Motivation: The need for efficient molecular docking tools for high-throughput screening is growing alongside the rapid growth of drug-fragment databases. AutoDock Vina ('Vina') is a widely used docking tool with parallelization for speed. QuickVina ('QVina 1') then further enhanced the speed via a heuristics, requiring high exhaustiveness. With low exhaustiveness, its accuracy was compromised. We present in this article the latest version of QuickVina ('QVina 2') that inherits both the speed of QVina 1 and the reliability of the original Vina.Results: We tested the efficacy of QVina 2 on the core set of PDBbind 2014. With the default exhaustiveness level of Vina (i.e. 8), a maximum of 20.49-fold and an average of 2.30-fold acceleration with a correlation coefficient of 0.967 for the first mode and 0.911 for the sum of all modes were attained over the original Vina. A tendency for higher acceleration with increased number of rotatable bonds as the design variables was observed. On the accuracy, Vina wins over QVina 2 on 30% of the data with average energy difference of only 0.58 kcal/mol. On the same dataset, GOLD produced RMSD smaller than 2 angstrom on 56.9% of the data while QVina 2 attained 63.1%.
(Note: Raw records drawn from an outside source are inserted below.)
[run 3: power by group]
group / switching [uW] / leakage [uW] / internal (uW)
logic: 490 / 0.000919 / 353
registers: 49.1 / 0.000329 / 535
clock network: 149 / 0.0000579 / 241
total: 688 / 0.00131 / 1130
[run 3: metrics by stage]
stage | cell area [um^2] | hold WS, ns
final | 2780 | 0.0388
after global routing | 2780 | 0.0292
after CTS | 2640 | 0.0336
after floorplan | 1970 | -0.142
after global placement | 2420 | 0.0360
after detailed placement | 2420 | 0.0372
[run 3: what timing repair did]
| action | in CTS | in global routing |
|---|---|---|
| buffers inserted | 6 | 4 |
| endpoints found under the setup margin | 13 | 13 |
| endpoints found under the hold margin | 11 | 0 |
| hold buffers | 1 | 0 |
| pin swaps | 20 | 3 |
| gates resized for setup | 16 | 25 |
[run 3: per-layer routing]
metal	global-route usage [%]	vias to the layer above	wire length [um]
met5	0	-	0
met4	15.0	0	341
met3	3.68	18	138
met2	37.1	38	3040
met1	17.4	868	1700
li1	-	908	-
[config.mk]
export PLATFORM = sky130hd
export DESIGN_NAME = bba_ctrl
export DESIGN_NICKNAME = d
export VERILOG_FILES = /design/src/hw/rtl/bba_pkg.sv /design/src/hw/rtl/bba_ctrl.sv
export SDC_FILE = /design/constraint.sdc
export NUM_CORES = 1
export LEC_CHECK = 0
export ABC_AREA = 1
export BUFFER_PORTS_ARGS = -buffer_cell sky130_fd_sc_hd__buf_2
export CORE_AREA = 5 5 42 44
export CTS_CLUSTER_SIZE = 10
export DETAILED_ROUTE_END_ITERATION = 8
export DIE_AREA = 0 0 47 49
export PLACE_DENSITY = 0.58
export SETUP_SLACK_MARGIN = 0.2
export SYNTH_ARGS = -nofsm -noshare
export SYNTH_HDL_FRONTEND = slang
export SYNTH_SLANG_ARGS = --single-unit
export TNS_END_PERCENT = 20
[constraint.sdc]
create_clock -name clk -period 2 [get_ports clk]
set_input_delay 0.1 -clock clk [delete_from_list [all_inputs] [get_ports clk]]
set_output_delay 0.1 -clock clk [all_outputs]
set_load 0.01 [all_outputs]
[src/hw/rtl/bba_pkg.sv]
// shared types, constants and bit helpers of the bitmap block allocator
`timescale 1ns / 1ps
`default_nettype none

package bba_pkg;

  localparam int NUM_BITS_DEF = 4096;

  localparam int OPC_W  = 3;
  localparam int BIT_W  = 12;
  localparam int BYTE_W = 9;
  localparam int VAL_W  = 8;
  localparam int CNT_W  = 13;

  typedef enum logic [OPC_W-1:0] {
    OP_LOAD   = 3'd0,
    OP_RESCAN = 3'd1,
    OP_READ   = 3'd2,
    OP_SET    = 3'd3,
    OP_CLEAR  = 3'd4,
    OP_ALLOC  = 3'd5
  } op_t;

  typedef struct packed {
    logic accept;
    logic commit;
    logic scan_start;
    logic out_load;
    logic out_direct;
  } bba_cmd_t;

  typedef struct packed {
    logic need_scan;
    logic scan_end;
  } bba_stat_t;

  function automatic logic [3:0] zeros_in(input logic [7:0] b);
    logic [3:0] n;
    n = '0;
    for (int i = 0; i < 8; i++) begin
      if (!b[i]) n = n + 4'd1;
    end
    return n;
  endfunction

  function automatic logic [2:0] lowest_zero(input logic [7:0] b);
    logic [2:0] k;
    logic       hit;
    k   = '0;
    hit = 1'b0;
    for (int i = 0; i < 8; i++) begin
      if (!b[i] && !hit) begin
        k   = 3'(i);
        hit = 1'b1;
      end
    end
    return k;
  endfunction

endpackage

`default_nettype wire

[src/hw/rtl/bba_ctrl.sv]
// sequencing state machine and handshakes of the bitmap block allocator
`timescale 1ns / 1ps
`default_nettype none

module bba_ctrl import bba_pkg::*; (
  input  logic      clk,
  input  logic      rst_n,
  input  logic      in_valid,
  output logic      in_ready,
  output logic      out_valid,
  input  logic      out_ready,
  input  bba_stat_t st,
  output bba_cmd_t  cmd
);

  typedef enum logic [3:0] {
    ST_IDLE = 4'b0001,
    ST_EXEC = 4'b0010,
    ST_SCAN = 4'b0100,
    ST_DONE = 4'b1000
  } state_t;

  state_t state_r, state_nxt;
  logic   out_valid_r, out_valid_nxt;
  logic   out_free;

  assign out_free = !out_valid_r || out_ready;
  assign in_ready = (state_r == ST_IDLE);

  always_comb begin
    state_nxt = state_r;
    cmd       = '0;
    unique case (state_r)
      ST_IDLE: begin
        if (in_valid) begin
          cmd.accept = 1'b1;
          state_nxt  = ST_EXEC;
        end
      end
      ST_EXEC: begin
        // search or rescan runs before the result; otherwise hold until the slot frees
        if (st.need_scan) begin
          cmd.commit     = 1'b1;
          cmd.scan_start = 1'b1;
          state_nxt      = ST_SCAN;
        end else if (out_free) begin
          cmd.commit     = 1'b1;
          cmd.out_load   = 1'b1;
          cmd.out_direct = 1'b1;
          state_nxt      = ST_IDLE;
        end
      end
      ST_SCAN: begin
        if (st.scan_end) state_nxt = ST_DONE;
      end
      ST_DONE: begin
        if (out_free) begin
          cmd.out_load = 1'b1;
          state_nxt    = ST_IDLE;
        end
      end
      default: state_nxt = ST_IDLE;
    endcase
  end

  always_comb begin
    if (cmd.out_load) out_valid_nxt = 1'b1;
    else if (out_ready) out_valid_nxt = 1'b0;
    else out_valid_nxt = out_valid_r;
  end

  always_ff @(posedge clk) begin
    if (!rst_n) begin
      state_r     <= ST_IDLE;
      out_valid_r <= 1'b0;
    end else begin
      state_r     <= state_nxt;
      out_valid_r <= out_valid_nxt;
    end
  end

  assign out_valid = out_valid_r;

  a_no_overwrite: assert property (@(posedge clk) disable iff (!rst_n)
    cmd.out_load |-> (!out_valid_r || out_ready))
    else $error("result register loaded while a result still waits");

  a_scan_end_in_scan: assert property (@(posedge clk) disable iff (!rst_n)
    st.scan_end |-> (state_r == ST_SCAN))
    else $error("scan finished outside the scan state");

  a_accept_to_exec: assert property (@(posedge clk) disable iff (!rst_n)
    cmd.accept |=> (state_r == ST_EXEC))
    else $error("accepted transfer not followed by execute");

endmodule

`default_nettype wire

## Word level (Yosys, flattened, before mapping)

Cells that the tools add are included.

- ROM bits: 0
- Memories kept: 0
- Register bits after elaboration: 5
- Word-level logic and storage cells: 29
- Memory bits (writable): 0
- Input port bits: 6
- Bits in latches: 0

- Multipliers: 0
- $add $sub $neg: 0
- Muxes and demuxes: 17
- Shift operators: 0
- Bitwise logic cells: 0
- Reductions and logical operators: 4
- Magnitude comparators: 0
- Div/mod/pow operators: 0
- Equal/unequal tests: 6

Operator list:

| kind | count |
|---|---|
| 4-bit 2-to-1 mux | 4 |
| 4-bit one-hot mux with 4 select lines | 1 |
| 1-bit 2-to-1 mux | 8 |
| 2-bit 2-to-1 mux | 3 |
| 4-bit by 1-bit == test with 1-bit output (second input constant) | 1 |
| 4-bit by 2-bit == test with 1-bit output (second input constant) | 1 |
| 4-bit by 3-bit == test with 1-bit output (second input constant) | 1 |
| 4-bit == test (second input constant) | 1 |
| 2-bit != test (second input constant) | 2 |
| 1-bit one-hot mux with 2 select lines | 1 |
| 2-bit AND reduction | 1 |
| 2-bit nonzero test | 1 |
| 1-bit logical NOT | 1 |
| 1-bit logical OR | 1 |

## Longest topological paths before layout

- Word-level depth: 6
- Mapped depth: 7
- Mapped depth without buffers: 7

## Least setup slack after synthesis

No wires, ideal clock.

- Kind: flip-flop to output port
- Start: reg state_r[1]
- End: out cmd[1] in the netlist's numbering
- Arrival: 877 ps
- Buffers on the path: 1
- Setup slack: 1023 ps
- Cell stages (with the launch flop): 8
- Cells stage by stage: dfxtp_1 -> inv_2 -> nor2_1 -> nand3_1 -> nand2_1 -> nand2_1 -> inv_1 -> buf_4

RTL lines:

| element | RTL line | text |
|---|---|---|
| start: declaration | bba_ctrl.sv:23 | `state_t state_r, state_nxt;` |
| start signal: assignment | bba_ctrl.sv:77 | `state_r <= state_nxt;` |
| end: declaration | bba_ctrl.sv:13 | `output bba_cmd_t cmd` |

==> impl_metrics.prom <==
# TYPE chip_impl_metric gauge
chip_impl_info{name="run_status",value="finished clean"} 1
chip_impl_metric{name="floorplan.die.height",unit="um"} 49
chip_impl_metric{name="power_density_relative_to_cell_area",unit="nW/um^2"} 754.8
chip_impl_metric{name="finalWorstPathRequiredPeriod",unit="ns"} 1.333
chip_impl_info{name="tritoncts",value="built"} 1
chip_impl_metric{name="routed_wl",unit="um"} 855
chip_impl_metric{name="antenna_cells_inserted",unit=""} 0
chip_impl_metric{name="synthesis.area_per_instance",unit="sq um"} 5.259
chip_impl_info{name="setup.worst_path.end_class",value="output pin"} 1
chip_impl_metric{name="cts_inserted_buffers",unit=""} 3
chip_impl_metric{name="comb_power_share",unit="%"} 32.2
chip_impl_metric{name="global_route.overflow_total",unit=""} 0
chip_impl_metric{name="synth_seq_area_share",unit="%"} 27.59
chip_impl_info{name="timing.hold.worst.class",value="primary input to flip-flop"} 1
chip_impl_metric{name="post_layout_nonfiller_instances",unit=""} 100
chip_impl_metric{name="maxSlewHeadroom",unit="%"} 87.04
chip_impl_metric{name="power.static_leakage",unit="nW"} 0.3022
chip_impl_metric{name="maxCapViolCount",unit=""} 0
chip_impl_metric{name="detail_route.drc_violations",unit=""} 0
chip_impl_metric{name="drt_iter0_drcs",unit=""} 6
chip_impl_metric{name="numPlacedInstances",unit=""} 96
chip_impl_metric{name="drive_gt1_share",unit="%"} 23.81
chip_impl_metric{name="number_of_clock_sinks",unit=""} 5
chip_impl_metric{name="tot_gr_track_use",unit="%"} 9.373
chip_impl_metric{name="setup_total_negative_slack",unit="ns"} 0
chip_impl_metric{name="wire_per_inst",unit="um"} 8.550
chip_impl_metric{name="hold_violations",unit=""} 0
chip_impl_metric{name="report.final.setup_viol",unit=""} 0
chip_impl_info{name="crit_path_frequent_cell",value="nand2_1"} 1
chip_impl_metric{name="utilization",unit="%"} 32.95
chip_impl_metric{name="area_delta_synth_final",unit="%"} 27.24
chip_impl_info{name="final_cell_mix",value="18 x nand2_1, 17 x nor2_1, 14 x inv_1"} 1
chip_impl_metric{name="detailedRoute.firstPassIterationCount",unit=""} 4
chip_impl_metric{name="start_util",unit="%"} 25.89
chip_impl_metric{name="finalCritPeriodShare",unit="%"} 66.66
chip_impl_metric{name="pwr-share-clk",unit="%"} 33.2
chip_impl_metric{name="skew",unit="ns"} 0.001339
chip_impl_info{name="layout.cells.most_common",value="nand2_1"} 1
chip_impl_metric{name="grt_pass1_wl",unit="um"} 1566
chip_impl_metric{name="critical_path_required",unit="ns"} 1.90
chip_impl_info{name="worstPathCellList",value="inv_2 -> nor2_1 -> nand3_1 -> nand2_1 -> nand2_1 -> inv_1 -> buf_2"} 1
chip_impl_metric{name="antenna_found_initial",unit=""} 0
chip_impl_info{name="cts_root_buffer",value="clkbuf_4"} 1
chip_impl_metric{name="die-width",unit="um"} 47
chip_impl_metric{name="number_of_nets_in_the_layout",unit=""} 91
chip_impl_metric{name="post_synth_inst_count",unit=""} 69
chip_impl_metric{name="ant_nets",unit=""} 0
chip_impl_metric{name="timing_max_transition_violations_final",unit=""} 0
chip_impl_metric{name="whs_path_depth",unit=""} 3
chip_impl_metric{name="detailroute.via_count",unit=""} 403
chip_impl_metric{name="synth.cell_area",unit="sq um"} 362.8
chip_impl_info{name="crit_start_category",value="flip-flop"} 1
chip_impl_metric{name="place_congestion",unit=""} 0.8477
chip_impl_metric{name="rr_worst_depth",unit=""} 6
chip_impl_metric{name="register_clock_pin_slew_on_the_reported_worst_setup_and_hold_paths",unit="ns"} 0.04
chip_impl_metric{name="grt_start_max_net_pins",unit=""} 6
chip_impl_info{name="ws_path_type",value="flip-flop to output pin"} 1
chip_impl_metric{name="first_global_vias",unit=""} 397
chip_impl_metric{name="power.switching",unit="W"} 0.0001196
chip_impl_metric{name="power.share.switching",unit="%"} 34.33
chip_impl_metric{name="cts-hold-fix-buffers",unit=""} 0
chip_impl_metric{name="area_enclosed_by_the_die_boundary",unit="sq um"} 2303
chip_impl_metric{name="clkLatencyLatePin",unit="ns"} 0.24
chip_impl_metric{name="worst-endpoint-arrival",unit="ns"} 1.23
chip_impl_metric{name="core_area",unit="sq um"} 1401
chip_impl_metric{name="crit_fanout",unit=""} 4
chip_impl_metric{name="intPower",unit="W"} 0.0002289
chip_impl_metric{name="synthDistinctLibCells",unit=""} 11
chip_impl_metric{name="timing.fmax",unit="GHz"} 0.7501
chip_impl_metric{name="cp_max_stage_delay",unit="ns"} 0.38
chip_impl_metric{name="hpwl",unit="um"} 737.1
chip_impl_metric{name="vias_per_cell",unit=""} 4.030
chip_impl_metric{name="clockBufferDepth",unit=""} 2
chip_impl_metric{name="port_buffers",unit=""} 12
chip_impl_info{name="worst_path_max_delay_cell",value="dfxtp_1"} 1
chip_impl_info{name="setup_repair_after_global_routing_missed_its_margin",value="false"} 1
chip_impl_metric{name="share_seq_of_total_power",unit="%"} 34.6
chip_impl_metric{name="postCtsSetupRepairBufs",unit=""} 0
chip_impl_metric{name="tightest_slew",unit="ns"} 0.1937
chip_impl_metric{name="cts.htree.levels",unit=""} 1
chip_impl_metric{name="synth-seq-cells",unit=""} 5
chip_impl_metric{name="ctsResizeCount",unit=""} 0
chip_impl_metric{name="postSynthNetCount",unit=""} 75
chip_impl_metric{name="i_o_pin_count",unit=""} 13
chip_impl_metric{name="ys.warnings.count",unit=""} 0
chip_impl_metric{name="placementRows",unit=""} 14
chip_impl_metric{name="peakVddDrop",unit="V"} 0.0003260
==> registers in the layout, indices dropped and copies added (netlist names) <==
name and cells:
state_r 4, out_valid 1
==> power groups by stage <==
stage                     clock [W]  sequential [W]  combinational [W]
after floorplan                   0        0.000120          0.0000808
after global placement            0        0.000121           0.000114
after detailed placement          0        0.000122           0.000114
after CTS                  0.000119        0.000121           0.000115
after global routing       0.000124        0.000122           0.000132
final                      0.000116        0.000121           0.000112
==> cell type report <==
| type | instances | area [sq um] |
|---|---|---|
| well taps | 16 | 20.02 |
| flip-flops and latches | 5 | 100.1 |
| multi-input cells | 46 | 191.4 |
| inverters | 17 | 63.81 |
| repair buffers | 12 | 60.06 |
| fillers | 169 | 939.7 |
| clock buffers | 4 | 26.28 |
==> final timing paths <==
check             slack [ns]  startpoint         end
setup / recovery        0.67  state_r[1]      cmd[1]
hold / removal          0.14       rst_n  state_r[1]
setup reg to reg        0.96  state_r[3]  state_r[3]
hold reg to reg         0.57   out_valid  state_r[0]
==> synthesized netlist by cell type (all sizes together) <==
library cell / n / area share [%]
o21bai: 1 / 2.1
buf: 1 / 2.1
dfxtp: 5 / 28
nor2: 18 / 19
nand3: 6 / 8.3
nand2: 19 / 20
inv: 17 / 18
a21oi: 2 / 2.8
==> metal layers <==
layer	GRT usage [%]	part of all wire [%]	up-vias
met4	5.530	3.3	0
met5	0	0	-
li1	-	-	228
met2	14.25	48	9
met3	4.428	6.8	4
met1	10.13	42	162
==> kinds of logic after synthesis <==
family,Yosys count,synth area share [%]
simple gates,43,47.93
flops,5,27.59
compound gates,3,4.828
buf+inv,18,19.66
==> worst max-delay path: cells and delay by family, from the launching register on <==
family	cells	cell delay [ns]
buffers and inverters	3	0.22
DFF	1	0.38
and+or+nand+nor	4	0.40
==> per-stage QoR <==
stage | hold WS (ns) | area (sq um) | setup slack (ns) | power, W
floorplan | 0.2456 | 362.8 | 1.023 | 0.0002008
global placement | 0.3941 | 435.4 | 0.9392 | 0.0002358
detailed placement | 0.3950 | 435.4 | 0.9179 | 0.0002367
CTS | 0.1423 | 461.7 | 0.6589 | 0.0003547
global route | 0.1621 | 461.7 | 0.5478 | 0.0003772
finish | 0.1417 | 461.7 | 0.6668 | 0.0003485
No activity file was read; power rests on OpenSTA's default activity.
Bioinformatics | Biostatistics
Oxford University Press (OUP): Policy B - Oxford Open Option B
ALHOSSARY, Amr; Stephanus Daniel, Handoko; MU, Yuguang; and KWOH, Chee-Keong.
Fast, accurate, and reliable molecular docking with QuickVina 2. (2015). Bioinformatics. 31, (13), 2214-2216. Research Collection School Of Information Systems.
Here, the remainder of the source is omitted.